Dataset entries
******

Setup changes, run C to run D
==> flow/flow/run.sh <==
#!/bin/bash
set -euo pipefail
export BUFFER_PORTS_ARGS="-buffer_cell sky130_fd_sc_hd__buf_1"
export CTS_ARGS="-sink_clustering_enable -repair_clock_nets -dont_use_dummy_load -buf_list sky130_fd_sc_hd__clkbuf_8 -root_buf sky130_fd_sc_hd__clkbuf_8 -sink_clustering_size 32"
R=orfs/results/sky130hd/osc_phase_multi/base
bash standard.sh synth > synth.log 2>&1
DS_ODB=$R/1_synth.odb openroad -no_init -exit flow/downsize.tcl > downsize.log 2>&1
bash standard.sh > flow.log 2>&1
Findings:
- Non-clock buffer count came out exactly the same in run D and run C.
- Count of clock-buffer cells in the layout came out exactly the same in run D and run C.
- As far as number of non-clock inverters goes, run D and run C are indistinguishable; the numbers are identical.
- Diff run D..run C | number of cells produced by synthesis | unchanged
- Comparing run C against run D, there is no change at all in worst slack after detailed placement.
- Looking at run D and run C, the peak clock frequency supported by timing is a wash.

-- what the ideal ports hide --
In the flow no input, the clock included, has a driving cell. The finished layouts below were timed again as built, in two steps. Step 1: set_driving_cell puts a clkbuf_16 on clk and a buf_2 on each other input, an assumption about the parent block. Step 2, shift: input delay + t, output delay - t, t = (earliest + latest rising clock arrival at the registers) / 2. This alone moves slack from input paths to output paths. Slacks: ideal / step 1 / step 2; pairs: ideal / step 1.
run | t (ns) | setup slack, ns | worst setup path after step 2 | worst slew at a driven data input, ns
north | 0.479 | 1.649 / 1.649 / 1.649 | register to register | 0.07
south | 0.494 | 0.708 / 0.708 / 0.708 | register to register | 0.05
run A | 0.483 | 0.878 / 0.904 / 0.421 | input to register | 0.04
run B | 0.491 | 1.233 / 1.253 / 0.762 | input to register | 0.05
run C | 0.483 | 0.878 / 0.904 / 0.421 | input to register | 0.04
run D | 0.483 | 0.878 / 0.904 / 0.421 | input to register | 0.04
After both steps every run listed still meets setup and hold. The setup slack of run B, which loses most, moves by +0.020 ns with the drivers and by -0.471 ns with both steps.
Background: an optimization exercise with open tools, aiming at small area and a short achievable clock period. Do not read the settings as production practice.
Only simulation tests tie the RTL to the original design; equivalence was not proved.
Power figures rest on the tool's default switching activity, not on a simulated workload.

==> trial 56 <==
==> flow/design.v <==
module rslt_writer #(
  parameter int DATA_WIDTH      = 16,
  parameter int COL_WIDTH       = 8,
  parameter int ROW_WIDTH       = 8,
  parameter int RSLT_ADDR_WIDTH = 12,
  parameter int POOL_BUF_DEPTH  = 128
) (
  input  logic                       clk,
  input  logic                       reset,
  input  logic                       start,
  input  logic                       pool_en,
  input  logic                       relu_en,
  input  logic [COL_WIDTH-1:0]       result_cols,
  input  logic [ROW_WIDTH-1:0]       result_rows,
  input  logic [RSLT_ADDR_WIDTH-1:0] base_addr,
  input  logic                       pix_valid,
  input  logic [DATA_WIDTH-1:0]      pix_data,
  output logic                       rslt_we,
  output logic [RSLT_ADDR_WIDTH-1:0] rslt_addr,
  output logic [DATA_WIDTH-1:0]      rslt_wdata,
  output logic                       busy,
  output logic                       done,
  output logic                       err_extra
);
  localparam int DW = DATA_WIDTH;
  logic                       start_d;
  logic                       pool_q;
  logic                       relu_q;
  logic [COL_WIDTH-1:0]       cols_q;
  logic [COL_WIDTH-1:0]       col_left;    
  logic [ROW_WIDTH-1:0]       row_left;    
  logic                       rpar;        
  logic signed [DW-1:0]       h_q;         
  logic signed [DW-1:0]       s_q;         
  logic                       shift_q;
  logic                       idle;
  logic                       arm;
  logic                       run_acc;     
  logic                       lc, lr;      
  logic                       cpar;        
  logic                       wr_run;      
  logic                       a_lc, a_lr;  
  logic                       a_wr;        
  logic                       e_relu;
  logic [COL_WIDTH-1:0]       cl_dec;
  logic signed [DW-1:0]       x;
  logic signed [DW-1:0]       xr;
  logic signed [DW-1:0]       lb;
  logic signed [DW-1:0]       a;
  logic signed [DW-1:0]       pw;
  always_comb begin
    idle    = ~busy & ~done;
    arm     = idle & start & ~start_d;
    run_acc = busy & start & pix_valid;
    lc      = (col_left == '0);
    lr      = (row_left == '0);
    cpar    = cols_q[0] ^ col_left[0];
    cl_dec  = lc ? cols_q : col_left - 1'b1;
    wr_run  = run_acc & (~pool_q | (cpar & rpar));
    a_lc    = (result_cols == '0);
    a_lr    = (result_rows == '0);
    a_wr    = pix_valid & ~pool_en;
    e_relu  = arm ? relu_en : relu_q;
  end
  logic [6:0] g;    
  logic [64*DW-1:0] seg6;
  logic [32*DW-1:0] seg5;
  logic [16*DW-1:0] seg4;
  logic [8*DW-1:0]  seg3;
  logic [4*DW-1:0]  seg2;
  logic [2*DW-1:0]  seg1;
  logic [DW-1:0]    seg0;
  logic [DW-1:0]    in6, in5, in4, in3, in2, in1, in0, inf;
  always_comb begin
    in6 = s_q;
    in5 = g[6] ? seg6[64*DW-1 -: DW] : in6;
    in4 = g[5] ? seg5[32*DW-1 -: DW] : in5;
    in3 = g[4] ? seg4[16*DW-1 -: DW] : in4;
    in2 = g[3] ? seg3[8*DW-1  -: DW] : in3;
    in1 = g[2] ? seg2[4*DW-1  -: DW] : in2;
    in0 = g[1] ? seg1[2*DW-1  -: DW] : in1;
    inf = g[0] ? seg0                : in0;
  end
  always_ff @(posedge clk) begin
    if (shift_q) begin
      seg6 <= {seg6[63*DW-1:0], in6};
      seg5 <= {seg5[31*DW-1:0], in5};
      seg4 <= {seg4[15*DW-1:0], in4};
      seg3 <= {seg3[7*DW-1:0],  in3};
      seg2 <= {seg2[3*DW-1:0],  in2};
      seg1 <= {seg1[DW-1:0],    in1};
      seg0 <= in0;
      lb   <= inf;
    end
  end
  function automatic logic sgt(input logic [DW-1:0] a,
                               input logic [DW-1:0] b);
    logic [DW-1:0] ua, ub, gt, eq;
    integer w, i;
    begin
      ua = {~a[DW-1], a[DW-2:0]};
      ub = {~b[DW-1], b[DW-2:0]};
      gt = ua & ~ub;
      eq = ~(ua ^ ub);
      for (w = 1; w < DW; w = w * 2)
        for (i = 0; i + w < DW; i = i + 2 * w) begin
          gt[i] = gt[i + w] | (eq[i + w] & gt[i]);
          eq[i] = eq[i + w] & eq[i];
        end
      sgt = gt[0];
    end
  endfunction
  logic x_gt_lb, x_gt_h, lb_gt_h;
  always_comb begin
    x       = $signed(pix_data);
    xr      = (e_relu & x[DW-1]) ? '0 : x;
    x_gt_lb = sgt(x, lb);
    x_gt_h  = sgt(x, h_q);
    lb_gt_h = sgt(lb, h_q);
    a       = lb_gt_h ? lb : h_q;
    pw      = (x_gt_lb & x_gt_h) ? x : a;
  end
  always_ff @(posedge clk) begin
    if (arm) begin
      pool_q <= pool_en;
      relu_q <= relu_en;
      cols_q <= result_cols;
      g      <= 7'((result_cols - 1'b1) >> 1);
    end
    if (arm) begin
      col_left <= (pix_valid & ~a_lc) ? result_cols - 1'b1 : result_cols;
      row_left <= (pix_valid & a_lc) ? result_rows - 1'b1 : result_rows;
      rpar     <= pix_valid & a_lc;
    end else if (run_acc) begin
      col_left <= cl_dec;
      if (lc)
        row_left <= row_left - 1'b1;
      rpar     <= rpar ^ lc;
    end
    shift_q <= run_acc & pool_q & cpar;
    s_q <= x_gt_h ? x : h_q;
    if (pix_valid)
      h_q <= xr;
  end
  always_ff @(posedge clk or negedge reset) begin
    if (!reset) begin
      start_d    <= 1'b0;
      rslt_we    <= 1'b0;
      rslt_addr  <= '0;
      rslt_wdata <= '0;
      busy       <= 1'b0;
      done       <= 1'b0;
      err_extra  <= 1'b0;
    end else begin
      start_d <= start;
      if (arm) begin
        busy       <= ~(pix_valid & a_lc & a_lr);
        done       <= pix_valid & a_lc & a_lr;
        err_extra  <= 1'b0;
        rslt_we    <= a_wr;
        rslt_addr  <= a_wr ? base_addr : base_addr - 1'b1;
      end else begin
        busy       <= busy & start & ~(pix_valid & lc & lr);
        done       <= (run_acc & lc & lr) | (done & start);
        err_extra  <= err_extra | (pix_valid & ~busy);
        rslt_we    <= wr_run;
        if (wr_run)
          rslt_addr <= rslt_addr + 1'b1;
      end
      rslt_wdata <= (~arm & pool_q) ? pw : xr;
    end
  end
endmodule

******

**TASK TO COMPLETE**
List every line above that holds the word "exactly".

**FINISHED EXERCISE**
- Non-clock buffer count came out exactly the same in run D and run C.
- Count of clock-buffer cells in the layout came out exactly the same in run D and run C.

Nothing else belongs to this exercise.